Source records
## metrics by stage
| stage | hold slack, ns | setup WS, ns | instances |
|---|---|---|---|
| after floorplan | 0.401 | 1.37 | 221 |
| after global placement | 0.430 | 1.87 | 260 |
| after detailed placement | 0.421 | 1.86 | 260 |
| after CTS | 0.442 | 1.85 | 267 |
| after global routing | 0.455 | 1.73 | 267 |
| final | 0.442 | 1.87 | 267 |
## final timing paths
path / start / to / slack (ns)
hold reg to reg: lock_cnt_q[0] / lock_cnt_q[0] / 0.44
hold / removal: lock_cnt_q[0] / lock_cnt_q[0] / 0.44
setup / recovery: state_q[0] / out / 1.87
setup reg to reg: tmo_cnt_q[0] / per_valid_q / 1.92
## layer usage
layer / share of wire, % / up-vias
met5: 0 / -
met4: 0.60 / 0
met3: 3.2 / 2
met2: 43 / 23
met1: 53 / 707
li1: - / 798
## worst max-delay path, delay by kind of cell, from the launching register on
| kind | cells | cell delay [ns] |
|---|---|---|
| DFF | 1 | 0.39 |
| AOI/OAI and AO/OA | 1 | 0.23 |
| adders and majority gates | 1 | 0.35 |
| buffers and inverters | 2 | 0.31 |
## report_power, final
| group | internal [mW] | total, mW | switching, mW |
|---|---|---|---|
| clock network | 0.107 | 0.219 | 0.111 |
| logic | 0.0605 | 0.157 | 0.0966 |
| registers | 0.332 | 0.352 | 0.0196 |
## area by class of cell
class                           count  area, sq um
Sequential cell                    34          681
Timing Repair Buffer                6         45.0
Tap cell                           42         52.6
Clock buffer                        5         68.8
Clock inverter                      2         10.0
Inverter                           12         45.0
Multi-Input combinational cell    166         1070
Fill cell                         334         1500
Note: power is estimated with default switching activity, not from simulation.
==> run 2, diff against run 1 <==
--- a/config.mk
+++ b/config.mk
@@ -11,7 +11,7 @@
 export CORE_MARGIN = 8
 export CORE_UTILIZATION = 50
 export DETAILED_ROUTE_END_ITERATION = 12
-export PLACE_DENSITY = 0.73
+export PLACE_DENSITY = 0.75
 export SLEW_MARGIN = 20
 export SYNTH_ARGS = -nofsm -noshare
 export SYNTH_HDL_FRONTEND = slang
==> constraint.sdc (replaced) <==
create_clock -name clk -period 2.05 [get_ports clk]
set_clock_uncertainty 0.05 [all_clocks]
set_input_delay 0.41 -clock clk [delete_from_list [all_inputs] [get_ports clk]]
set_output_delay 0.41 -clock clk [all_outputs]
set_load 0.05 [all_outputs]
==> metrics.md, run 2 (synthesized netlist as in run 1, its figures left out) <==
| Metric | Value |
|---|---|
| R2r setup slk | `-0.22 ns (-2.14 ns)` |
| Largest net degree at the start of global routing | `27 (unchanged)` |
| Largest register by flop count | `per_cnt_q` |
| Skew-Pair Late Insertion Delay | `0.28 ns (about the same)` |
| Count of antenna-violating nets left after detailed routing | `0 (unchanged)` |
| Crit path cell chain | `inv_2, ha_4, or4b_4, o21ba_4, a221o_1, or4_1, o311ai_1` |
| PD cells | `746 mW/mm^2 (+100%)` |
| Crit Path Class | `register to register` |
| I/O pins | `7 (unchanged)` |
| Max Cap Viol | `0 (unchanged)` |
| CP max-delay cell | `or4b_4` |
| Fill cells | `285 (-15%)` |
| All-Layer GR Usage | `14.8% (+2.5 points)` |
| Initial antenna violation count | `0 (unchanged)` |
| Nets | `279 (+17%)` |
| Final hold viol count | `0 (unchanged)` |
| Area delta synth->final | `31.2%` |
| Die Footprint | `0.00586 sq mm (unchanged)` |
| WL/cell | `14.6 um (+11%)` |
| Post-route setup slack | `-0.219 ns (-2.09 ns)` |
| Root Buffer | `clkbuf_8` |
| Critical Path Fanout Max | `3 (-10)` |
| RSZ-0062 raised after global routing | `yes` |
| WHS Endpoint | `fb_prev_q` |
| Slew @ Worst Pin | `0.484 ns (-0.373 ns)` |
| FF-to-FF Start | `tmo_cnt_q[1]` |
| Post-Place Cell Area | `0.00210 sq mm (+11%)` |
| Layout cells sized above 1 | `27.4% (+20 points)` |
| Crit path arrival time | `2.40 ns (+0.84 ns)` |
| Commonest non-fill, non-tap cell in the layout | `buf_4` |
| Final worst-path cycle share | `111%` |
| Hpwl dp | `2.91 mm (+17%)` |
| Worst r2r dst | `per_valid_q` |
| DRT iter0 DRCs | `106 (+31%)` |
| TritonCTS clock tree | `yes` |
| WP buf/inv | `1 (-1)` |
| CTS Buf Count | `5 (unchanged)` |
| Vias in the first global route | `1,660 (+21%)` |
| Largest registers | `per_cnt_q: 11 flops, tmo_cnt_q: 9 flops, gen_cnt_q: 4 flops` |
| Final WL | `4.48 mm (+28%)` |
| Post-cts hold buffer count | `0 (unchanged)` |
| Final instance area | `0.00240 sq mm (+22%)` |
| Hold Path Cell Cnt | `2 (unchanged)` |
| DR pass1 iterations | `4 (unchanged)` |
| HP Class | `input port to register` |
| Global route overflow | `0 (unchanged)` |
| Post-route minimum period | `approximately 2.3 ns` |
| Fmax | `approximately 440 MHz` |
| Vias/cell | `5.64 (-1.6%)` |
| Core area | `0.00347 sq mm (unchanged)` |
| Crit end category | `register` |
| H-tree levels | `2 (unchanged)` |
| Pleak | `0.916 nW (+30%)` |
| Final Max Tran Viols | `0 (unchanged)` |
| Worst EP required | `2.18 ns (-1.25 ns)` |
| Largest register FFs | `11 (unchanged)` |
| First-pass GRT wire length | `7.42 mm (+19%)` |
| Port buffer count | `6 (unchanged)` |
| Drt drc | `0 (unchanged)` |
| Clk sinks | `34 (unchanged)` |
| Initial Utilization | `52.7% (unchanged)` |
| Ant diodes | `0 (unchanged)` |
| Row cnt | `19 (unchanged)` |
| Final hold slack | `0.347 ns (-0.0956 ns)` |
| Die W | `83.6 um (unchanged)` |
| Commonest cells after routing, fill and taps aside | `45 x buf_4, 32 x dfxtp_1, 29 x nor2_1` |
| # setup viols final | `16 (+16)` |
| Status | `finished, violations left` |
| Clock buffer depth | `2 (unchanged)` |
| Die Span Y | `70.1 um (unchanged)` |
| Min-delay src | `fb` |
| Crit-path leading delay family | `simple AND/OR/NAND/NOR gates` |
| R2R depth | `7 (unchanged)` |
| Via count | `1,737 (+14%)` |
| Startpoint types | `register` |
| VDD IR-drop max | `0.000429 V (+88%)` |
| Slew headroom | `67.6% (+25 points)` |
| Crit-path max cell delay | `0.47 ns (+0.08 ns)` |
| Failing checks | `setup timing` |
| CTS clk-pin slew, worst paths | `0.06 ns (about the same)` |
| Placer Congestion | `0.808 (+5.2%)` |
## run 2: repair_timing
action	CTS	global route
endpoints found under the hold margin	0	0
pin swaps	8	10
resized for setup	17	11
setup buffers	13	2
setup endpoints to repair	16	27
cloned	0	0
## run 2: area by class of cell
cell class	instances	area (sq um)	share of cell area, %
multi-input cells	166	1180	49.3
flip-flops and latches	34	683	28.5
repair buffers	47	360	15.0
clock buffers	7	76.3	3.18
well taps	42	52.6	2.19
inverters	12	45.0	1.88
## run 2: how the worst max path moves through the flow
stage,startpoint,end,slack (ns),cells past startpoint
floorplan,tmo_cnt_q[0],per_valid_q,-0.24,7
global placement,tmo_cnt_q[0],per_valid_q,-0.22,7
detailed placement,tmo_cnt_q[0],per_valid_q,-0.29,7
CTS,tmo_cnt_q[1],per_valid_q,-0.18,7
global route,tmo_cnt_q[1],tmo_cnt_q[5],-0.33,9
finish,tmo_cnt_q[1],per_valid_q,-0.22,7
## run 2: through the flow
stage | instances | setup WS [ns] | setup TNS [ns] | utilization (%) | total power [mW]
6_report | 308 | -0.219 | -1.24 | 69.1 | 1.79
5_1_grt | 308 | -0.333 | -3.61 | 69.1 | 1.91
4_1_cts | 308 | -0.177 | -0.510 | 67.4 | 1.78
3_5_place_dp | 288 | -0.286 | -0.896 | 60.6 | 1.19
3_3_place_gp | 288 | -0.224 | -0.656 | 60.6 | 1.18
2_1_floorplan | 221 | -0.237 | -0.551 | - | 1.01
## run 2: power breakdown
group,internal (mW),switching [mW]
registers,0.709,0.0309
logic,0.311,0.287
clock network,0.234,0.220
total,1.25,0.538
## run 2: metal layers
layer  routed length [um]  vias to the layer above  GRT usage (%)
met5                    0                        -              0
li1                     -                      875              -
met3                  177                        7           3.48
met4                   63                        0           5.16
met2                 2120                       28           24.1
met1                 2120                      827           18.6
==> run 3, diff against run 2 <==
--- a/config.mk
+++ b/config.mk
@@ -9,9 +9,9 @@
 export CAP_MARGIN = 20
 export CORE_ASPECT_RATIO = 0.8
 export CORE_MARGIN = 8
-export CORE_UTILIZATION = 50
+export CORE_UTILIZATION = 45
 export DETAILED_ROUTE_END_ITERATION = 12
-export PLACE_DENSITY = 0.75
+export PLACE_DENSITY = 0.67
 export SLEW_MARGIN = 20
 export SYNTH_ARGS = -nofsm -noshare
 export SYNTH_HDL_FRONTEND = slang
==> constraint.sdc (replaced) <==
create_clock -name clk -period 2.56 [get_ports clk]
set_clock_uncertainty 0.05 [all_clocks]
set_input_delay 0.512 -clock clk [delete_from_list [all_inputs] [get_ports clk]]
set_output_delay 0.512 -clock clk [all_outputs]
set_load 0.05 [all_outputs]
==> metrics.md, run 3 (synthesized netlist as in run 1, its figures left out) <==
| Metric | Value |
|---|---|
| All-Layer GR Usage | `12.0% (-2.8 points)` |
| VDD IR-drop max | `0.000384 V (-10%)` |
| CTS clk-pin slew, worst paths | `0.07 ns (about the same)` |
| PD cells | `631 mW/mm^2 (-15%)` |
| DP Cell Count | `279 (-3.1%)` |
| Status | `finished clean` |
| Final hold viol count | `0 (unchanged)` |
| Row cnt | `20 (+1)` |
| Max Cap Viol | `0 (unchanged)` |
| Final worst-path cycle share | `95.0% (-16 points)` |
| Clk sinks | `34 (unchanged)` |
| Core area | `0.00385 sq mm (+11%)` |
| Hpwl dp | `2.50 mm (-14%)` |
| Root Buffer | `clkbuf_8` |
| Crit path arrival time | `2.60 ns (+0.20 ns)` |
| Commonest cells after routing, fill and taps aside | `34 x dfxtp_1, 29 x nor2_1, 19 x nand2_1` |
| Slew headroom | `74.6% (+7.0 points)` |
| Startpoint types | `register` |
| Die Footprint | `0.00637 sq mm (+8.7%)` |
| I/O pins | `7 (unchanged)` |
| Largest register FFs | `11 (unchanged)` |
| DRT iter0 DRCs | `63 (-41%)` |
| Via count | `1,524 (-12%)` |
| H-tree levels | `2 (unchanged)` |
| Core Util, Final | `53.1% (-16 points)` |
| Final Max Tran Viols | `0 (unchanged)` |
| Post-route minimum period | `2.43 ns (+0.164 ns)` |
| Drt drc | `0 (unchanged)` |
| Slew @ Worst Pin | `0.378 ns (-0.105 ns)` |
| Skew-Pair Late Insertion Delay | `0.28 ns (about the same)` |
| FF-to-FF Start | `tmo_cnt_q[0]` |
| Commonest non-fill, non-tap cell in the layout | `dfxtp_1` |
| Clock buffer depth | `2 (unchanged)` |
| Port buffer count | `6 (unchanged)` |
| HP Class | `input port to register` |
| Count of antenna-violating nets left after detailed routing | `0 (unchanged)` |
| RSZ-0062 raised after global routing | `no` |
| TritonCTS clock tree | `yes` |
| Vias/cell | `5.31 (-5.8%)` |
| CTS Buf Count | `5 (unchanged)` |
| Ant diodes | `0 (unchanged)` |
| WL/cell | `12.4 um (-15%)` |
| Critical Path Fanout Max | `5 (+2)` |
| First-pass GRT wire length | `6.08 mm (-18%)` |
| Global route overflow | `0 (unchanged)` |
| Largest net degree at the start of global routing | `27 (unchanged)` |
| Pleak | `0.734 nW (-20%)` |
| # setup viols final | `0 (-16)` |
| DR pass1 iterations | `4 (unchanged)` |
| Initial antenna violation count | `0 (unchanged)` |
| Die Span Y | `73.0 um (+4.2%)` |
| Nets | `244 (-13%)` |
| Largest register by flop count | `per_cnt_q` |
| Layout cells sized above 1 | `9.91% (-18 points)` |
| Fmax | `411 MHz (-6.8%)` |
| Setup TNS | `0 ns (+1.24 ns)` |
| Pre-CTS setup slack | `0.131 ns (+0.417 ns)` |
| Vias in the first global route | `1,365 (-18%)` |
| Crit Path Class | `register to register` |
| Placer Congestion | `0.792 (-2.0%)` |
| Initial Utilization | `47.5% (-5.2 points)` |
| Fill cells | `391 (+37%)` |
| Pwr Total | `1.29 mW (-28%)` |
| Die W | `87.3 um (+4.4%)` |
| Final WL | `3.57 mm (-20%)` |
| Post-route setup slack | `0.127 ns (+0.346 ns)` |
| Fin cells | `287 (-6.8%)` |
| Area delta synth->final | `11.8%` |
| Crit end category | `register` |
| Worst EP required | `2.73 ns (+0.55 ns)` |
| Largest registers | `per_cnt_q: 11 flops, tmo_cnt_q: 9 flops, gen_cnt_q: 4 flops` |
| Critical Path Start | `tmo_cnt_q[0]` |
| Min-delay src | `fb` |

Assignment
Examine each line of the records above and tally those with the string "switching". State the total alone.

Problem solution
3